(BRIEF)
In full and unaltered, output the records below.

(DATA UNDER STUDY)
`config.mk`:
```
export PLATFORM = sky130hd
export DESIGN_NAME = cam_capture_gray
export DESIGN_NICKNAME = d
export VERILOG_FILES = /design/src/rtl/cam_capture_gray.sv
export SDC_FILE = /design/constraint.sdc
export NUM_CORES = 1
export LEC_CHECK = 0
export ABC_CLOCK_PERIOD_IN_PS = 2490
export CORE_MARGIN = 10
export CORE_UTILIZATION = 47
export DETAILED_ROUTE_END_ITERATION = 12
export MAX_ROUTING_LAYER = met4
export PLACE_DENSITY = 0.76
export SLEW_MARGIN = 0
export SYNTH_ARGS = -nofsm -noshare
export SYNTH_HDL_FRONTEND = slang
export SYNTH_SLANG_ARGS = --single-unit
```
`constraint.sdc`:
```
create_clock -name pixel_clk -period 2.49 [get_ports pixel_clk]
set_input_delay 0.498 -clock pixel_clk [delete_from_list [all_inputs] [get_ports pixel_clk]]
set_output_delay 0.498 -clock pixel_clk [all_outputs]
set_load 0.005 [all_outputs]
```
==> src/rtl/psk_modulator.sv <==
// -----------------------------------------------------------------------------
// psk_modulator
//
// BPSK transmitter. Bytes arrive over a valid/ready handshake into a
// single-entry holding register. Each frame starts with SYNC_WORD and is
// followed by one or more data bytes. The frame is serialized MSB first at one
// bit per symbol period, and each bit inverts or passes an NCO-derived
// square-wave carrier.
//
// Ports:
//   clk     in   system clock
//   rst_in  in   asynchronous active-low reset
//   fcw     in   carrier frequency control word, accumulated every cycle
//   data    in   byte to transmit
//   valid   in   data valid; a transfer happens when valid && ready
//   ready   out  holding register empty
//   sig     out  registered modulated carrier (carrier ^ symbol)
//   busy    out  frame in progress (state != IDLE)
//   done    out  one-cycle pulse after the last symbol boundary of a frame
// -----------------------------------------------------------------------------
module psk_modulator #(
    parameter int         SYM_CYCLES = 64,
    parameter logic [7:0] SYNC_WORD  = 8'hA5,
    parameter int         FCW_W      = 13
) (
    input  logic             clk,
    input  logic             rst_in,
    input  logic [FCW_W-1:0] fcw,
    input  logic [7:0]       data,
    input  logic             valid,
    output logic             ready,
    output logic             sig,
    output logic             busy,
    output logic             done
);

    localparam int               CNT_W    = $clog2(SYM_CYCLES);
    localparam logic [CNT_W-1:0] SYM_LAST = CNT_W'(SYM_CYCLES - 1);

    typedef enum logic [1:0] {
        ST_IDLE = 2'd0,
        ST_SYNC = 2'd1,
        ST_DATA = 2'd2
    } state_t;

    state_t           r_state;
    state_t           w_state_next;

    logic [FCW_W-1:0] r_phase;
    logic [CNT_W-1:0] r_sym_cnt;

    logic [7:0]       r_hold;
    logic             r_hold_full;

    logic [7:0]       r_shift;
    logic [7:0]       w_shift_next;
    logic             r_sym;
    logic             w_sym_next;
    logic [2:0]       r_bit_cnt;
    logic [2:0]       w_bit_cnt_next;

    logic             r_sig;
    logic             r_done;
    logic             w_done_next;
    logic             w_load;

    logic             w_boundary;
    logic             w_last_bit;
    logic             w_xfer;
    logic             w_carrier;

    assign w_boundary = (r_sym_cnt == SYM_LAST);
    assign w_last_bit = (r_bit_cnt == 3'd7);
    assign w_xfer     = valid && !r_hold_full;
    assign w_carrier  = r_phase[FCW_W-1];

    assign ready = !r_hold_full;
    assign busy  = (r_state != ST_IDLE);
    assign sig   = r_sig;
    assign done  = r_done;

    // -------------------------------------------------------------------------
    // Carrier NCO and symbol grid: both free-run in every state so that a
    // frame always starts on a symbol boundary.
    // -------------------------------------------------------------------------
    // NOTE: sequential state uses non-blocking assignments so every register
    // samples the pre-edge values of the others, independent of block order.
    always_ff @(posedge clk or negedge rst_in) begin
        if (!rst_in) begin
            r_phase   <= '0;
            r_sym_cnt <= '0;
        end else begin
            r_phase   <= r_phase + fcw;
            r_sym_cnt <= w_boundary ? '0 : r_sym_cnt + 1'b1;
        end
    end

    // -------------------------------------------------------------------------
    // FSM: state register
    // -------------------------------------------------------------------------
    always_ff @(posedge clk or negedge rst_in) begin
        if (!rst_in) begin
            r_state <= ST_IDLE;
        end else begin
            r_state <= w_state_next;
        end
    end

    // -------------------------------------------------------------------------
    // FSM: next-state logic. Transitions only happen on a symbol boundary.
    // -------------------------------------------------------------------------
    // NOTE: every combinational output gets a default first, so no path can
    // leave it unassigned and infer a latch.
    always_comb begin
        w_state_next = r_state;
        if (w_boundary) begin
            case (r_state)
                ST_IDLE: begin
                    if (r_hold_full) begin
                        w_state_next = ST_SYNC;
                    end
                end
                ST_SYNC, ST_DATA: begin
                    // The byte held since IDLE guarantees SYNC always moves
                    // on to DATA; in DATA an empty hold ends the frame.
                    if (w_last_bit) begin
                        w_state_next = r_hold_full ? ST_DATA : ST_IDLE;
                    end
                end
                default: w_state_next = ST_IDLE;
            endcase
        end
    end

    // -------------------------------------------------------------------------
    // FSM: outputs - next shift/symbol/bit count, hold load and done pulse.
    // -------------------------------------------------------------------------
    always_comb begin
        w_shift_next   = r_shift;
        w_sym_next     = r_sym;
        w_bit_cnt_next = r_bit_cnt;
        w_load         = 1'b0;
        w_done_next    = 1'b0;
        if (w_boundary) begin
            case (r_state)
                ST_IDLE: begin
                    // The held byte stays put; it is loaded after the sync byte.
                    if (r_hold_full) begin
                        w_shift_next   = SYNC_WORD;
                        w_sym_next     = SYNC_WORD[7];
                        w_bit_cnt_next = 3'd0;
                    end
                end
                ST_SYNC, ST_DATA: begin
                    if (!w_last_bit) begin
                        w_shift_next   = {r_shift[6:0], 1'b0};
                        w_sym_next     = r_shift[6];
                        w_bit_cnt_next = r_bit_cnt + 3'd1;
                    end else if (r_hold_full) begin
                        w_load         = 1'b1;
                        w_shift_next   = r_hold;
                        w_sym_next     = r_hold[7];
                        w_bit_cnt_next = 3'd0;
                    end else begin
                        w_shift_next   = 8'h00;
                        w_sym_next     = 1'b0;
                        w_bit_cnt_next = 3'd0;
                        w_done_next    = 1'b1;
                    end
                end
                default: begin
                    w_sym_next = 1'b0;
                end
            endcase
        end
    end

    // -------------------------------------------------------------------------
    // Holding register. A transfer and a load in the same cycle leave the new
    // byte in hold with hold_full still set; the load reads the old byte.
    // -------------------------------------------------------------------------
    always_ff @(posedge clk or negedge rst_in) begin
        if (!rst_in) begin
            r_hold      <= 8'h00;
            r_hold_full <= 1'b0;
        end else begin
            if (w_xfer) begin
                r_hold <= data;
            end
            if (w_xfer) begin
                r_hold_full <= 1'b1;
            end else if (w_load) begin
                r_hold_full <= 1'b0;
            end
        end
    end

    // -------------------------------------------------------------------------
    // Serializer, output register and done pulse
    // -------------------------------------------------------------------------
    always_ff @(posedge clk or negedge rst_in) begin
        if (!rst_in) begin
            r_shift   <= 8'h00;
            r_sym     <= 1'b0;
            r_bit_cnt <= 3'd0;
            r_sig     <= 1'b0;
            r_done    <= 1'b0;
        end else begin
            r_shift   <= w_shift_next;
            r_sym     <= w_sym_next;
            r_bit_cnt <= w_bit_cnt_next;
            r_sig     <= w_carrier ^ r_sym;
            r_done    <= w_done_next;
        end
    end

endmodule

(COMPLETED TASK)
`config.mk`:
```
export PLATFORM = sky130hd
export DESIGN_NAME = cam_capture_gray
export DESIGN_NICKNAME = d
export VERILOG_FILES = /design/src/rtl/cam_capture_gray.sv
export SDC_FILE = /design/constraint.sdc
export NUM_CORES = 1
export LEC_CHECK = 0
export ABC_CLOCK_PERIOD_IN_PS = 2490
export CORE_MARGIN = 10
export CORE_UTILIZATION = 47
export DETAILED_ROUTE_END_ITERATION = 12
export MAX_ROUTING_LAYER = met4
export PLACE_DENSITY = 0.76
export SLEW_MARGIN = 0
export SYNTH_ARGS = -nofsm -noshare
export SYNTH_HDL_FRONTEND = slang
export SYNTH_SLANG_ARGS = --single-unit
```
`constraint.sdc`:
```
create_clock -name pixel_clk -period 2.49 [get_ports pixel_clk]
set_input_delay 0.498 -clock pixel_clk [delete_from_list [all_inputs] [get_ports pixel_clk]]
set_output_delay 0.498 -clock pixel_clk [all_outputs]
set_load 0.005 [all_outputs]
```
==> src/rtl/psk_modulator.sv <==
// -----------------------------------------------------------------------------
// psk_modulator
//
// BPSK transmitter. Bytes arrive over a valid/ready handshake into a
// single-entry holding register. Each frame starts with SYNC_WORD and is
// followed by one or more data bytes. The frame is serialized MSB first at one
// bit per symbol period, and each bit inverts or passes an NCO-derived
// square-wave carrier.
//
// Ports:
//   clk     in   system clock
//   rst_in  in   asynchronous active-low reset
//   fcw     in   carrier frequency control word, accumulated every cycle
//   data    in   byte to transmit
//   valid   in   data valid; a transfer happens when valid && ready
//   ready   out  holding register empty
//   sig     out  registered modulated carrier (carrier ^ symbol)
//   busy    out  frame in progress (state != IDLE)
//   done    out  one-cycle pulse after the last symbol boundary of a frame
// -----------------------------------------------------------------------------
module psk_modulator #(
    parameter int         SYM_CYCLES = 64,
    parameter logic [7:0] SYNC_WORD  = 8'hA5,
    parameter int         FCW_W      = 13
) (
    input  logic             clk,
    input  logic             rst_in,
    input  logic [FCW_W-1:0] fcw,
    input  logic [7:0]       data,
    input  logic             valid,
    output logic             ready,
    output logic             sig,
    output logic             busy,
    output logic             done
);

    localparam int               CNT_W    = $clog2(SYM_CYCLES);
    localparam logic [CNT_W-1:0] SYM_LAST = CNT_W'(SYM_CYCLES - 1);

    typedef enum logic [1:0] {
        ST_IDLE = 2'd0,
        ST_SYNC = 2'd1,
        ST_DATA = 2'd2
    } state_t;

    state_t           r_state;
    state_t           w_state_next;

    logic [FCW_W-1:0] r_phase;
    logic [CNT_W-1:0] r_sym_cnt;

    logic [7:0]       r_hold;
    logic             r_hold_full;

    logic [7:0]       r_shift;
    logic [7:0]       w_shift_next;
    logic             r_sym;
    logic             w_sym_next;
    logic [2:0]       r_bit_cnt;
    logic [2:0]       w_bit_cnt_next;

    logic             r_sig;
    logic             r_done;
    logic             w_done_next;
    logic             w_load;

    logic             w_boundary;
    logic             w_last_bit;
    logic             w_xfer;
    logic             w_carrier;

    assign w_boundary = (r_sym_cnt == SYM_LAST);
    assign w_last_bit = (r_bit_cnt == 3'd7);
    assign w_xfer     = valid && !r_hold_full;
    assign w_carrier  = r_phase[FCW_W-1];

    assign ready = !r_hold_full;
    assign busy  = (r_state != ST_IDLE);
    assign sig   = r_sig;
    assign done  = r_done;

    // -------------------------------------------------------------------------
    // Carrier NCO and symbol grid: both free-run in every state so that a
    // frame always starts on a symbol boundary.
    // -------------------------------------------------------------------------
    // NOTE: sequential state uses non-blocking assignments so every register
    // samples the pre-edge values of the others, independent of block order.
    always_ff @(posedge clk or negedge rst_in) begin
        if (!rst_in) begin
            r_phase   <= '0;
            r_sym_cnt <= '0;
        end else begin
            r_phase   <= r_phase + fcw;
            r_sym_cnt <= w_boundary ? '0 : r_sym_cnt + 1'b1;
        end
    end

    // -------------------------------------------------------------------------
    // FSM: state register
    // -------------------------------------------------------------------------
    always_ff @(posedge clk or negedge rst_in) begin
        if (!rst_in) begin
            r_state <= ST_IDLE;
        end else begin
            r_state <= w_state_next;
        end
    end

    // -------------------------------------------------------------------------
    // FSM: next-state logic. Transitions only happen on a symbol boundary.
    // -------------------------------------------------------------------------
    // NOTE: every combinational output gets a default first, so no path can
    // leave it unassigned and infer a latch.
    always_comb begin
        w_state_next = r_state;
        if (w_boundary) begin
            case (r_state)
                ST_IDLE: begin
                    if (r_hold_full) begin
                        w_state_next = ST_SYNC;
                    end
                end
                ST_SYNC, ST_DATA: begin
                    // The byte held since IDLE guarantees SYNC always moves
                    // on to DATA; in DATA an empty hold ends the frame.
                    if (w_last_bit) begin
                        w_state_next = r_hold_full ? ST_DATA : ST_IDLE;
                    end
                end
                default: w_state_next = ST_IDLE;
            endcase
        end
    end

    // -------------------------------------------------------------------------
    // FSM: outputs - next shift/symbol/bit count, hold load and done pulse.
    // -------------------------------------------------------------------------
    always_comb begin
        w_shift_next   = r_shift;
        w_sym_next     = r_sym;
        w_bit_cnt_next = r_bit_cnt;
        w_load         = 1'b0;
        w_done_next    = 1'b0;
        if (w_boundary) begin
            case (r_state)
                ST_IDLE: begin
                    // The held byte stays put; it is loaded after the sync byte.
                    if (r_hold_full) begin
                        w_shift_next   = SYNC_WORD;
                        w_sym_next     = SYNC_WORD[7];
                        w_bit_cnt_next = 3'd0;
                    end
                end
                ST_SYNC, ST_DATA: begin
                    if (!w_last_bit) begin
                        w_shift_next   = {r_shift[6:0], 1'b0};
                        w_sym_next     = r_shift[6];
                        w_bit_cnt_next = r_bit_cnt + 3'd1;
                    end else if (r_hold_full) begin
                        w_load         = 1'b1;
                        w_shift_next   = r_hold;
                        w_sym_next     = r_hold[7];
                        w_bit_cnt_next = 3'd0;
                    end else begin
                        w_shift_next   = 8'h00;
                        w_sym_next     = 1'b0;
                        w_bit_cnt_next = 3'd0;
                        w_done_next    = 1'b1;
                    end
                end
                default: begin
                    w_sym_next = 1'b0;
                end
            endcase
        end
    end

    // -------------------------------------------------------------------------
    // Holding register. A transfer and a load in the same cycle leave the new
    // byte in hold with hold_full still set; the load reads the old byte.
    // -------------------------------------------------------------------------
    always_ff @(posedge clk or negedge rst_in) begin
        if (!rst_in) begin
            r_hold      <= 8'h00;
            r_hold_full <= 1'b0;
        end else begin
            if (w_xfer) begin
                r_hold <= data;
            end
            if (w_xfer) begin
                r_hold_full <= 1'b1;
            end else if (w_load) begin
                r_hold_full <= 1'b0;
            end
        end
    end

    // -------------------------------------------------------------------------
    // Serializer, output register and done pulse
    // -------------------------------------------------------------------------
    always_ff @(posedge clk or negedge rst_in) begin
        if (!rst_in) begin
            r_shift   <= 8'h00;
            r_sym     <= 1'b0;
            r_bit_cnt <= 3'd0;
            r_sig     <= 1'b0;
            r_done    <= 1'b0;
        end else begin
            r_shift   <= w_shift_next;
            r_sym     <= w_sym_next;
            r_bit_cnt <= w_bit_cnt_next;
            r_sig     <= w_carrier ^ r_sym;
            r_done    <= w_done_next;
        end
    end

endmodule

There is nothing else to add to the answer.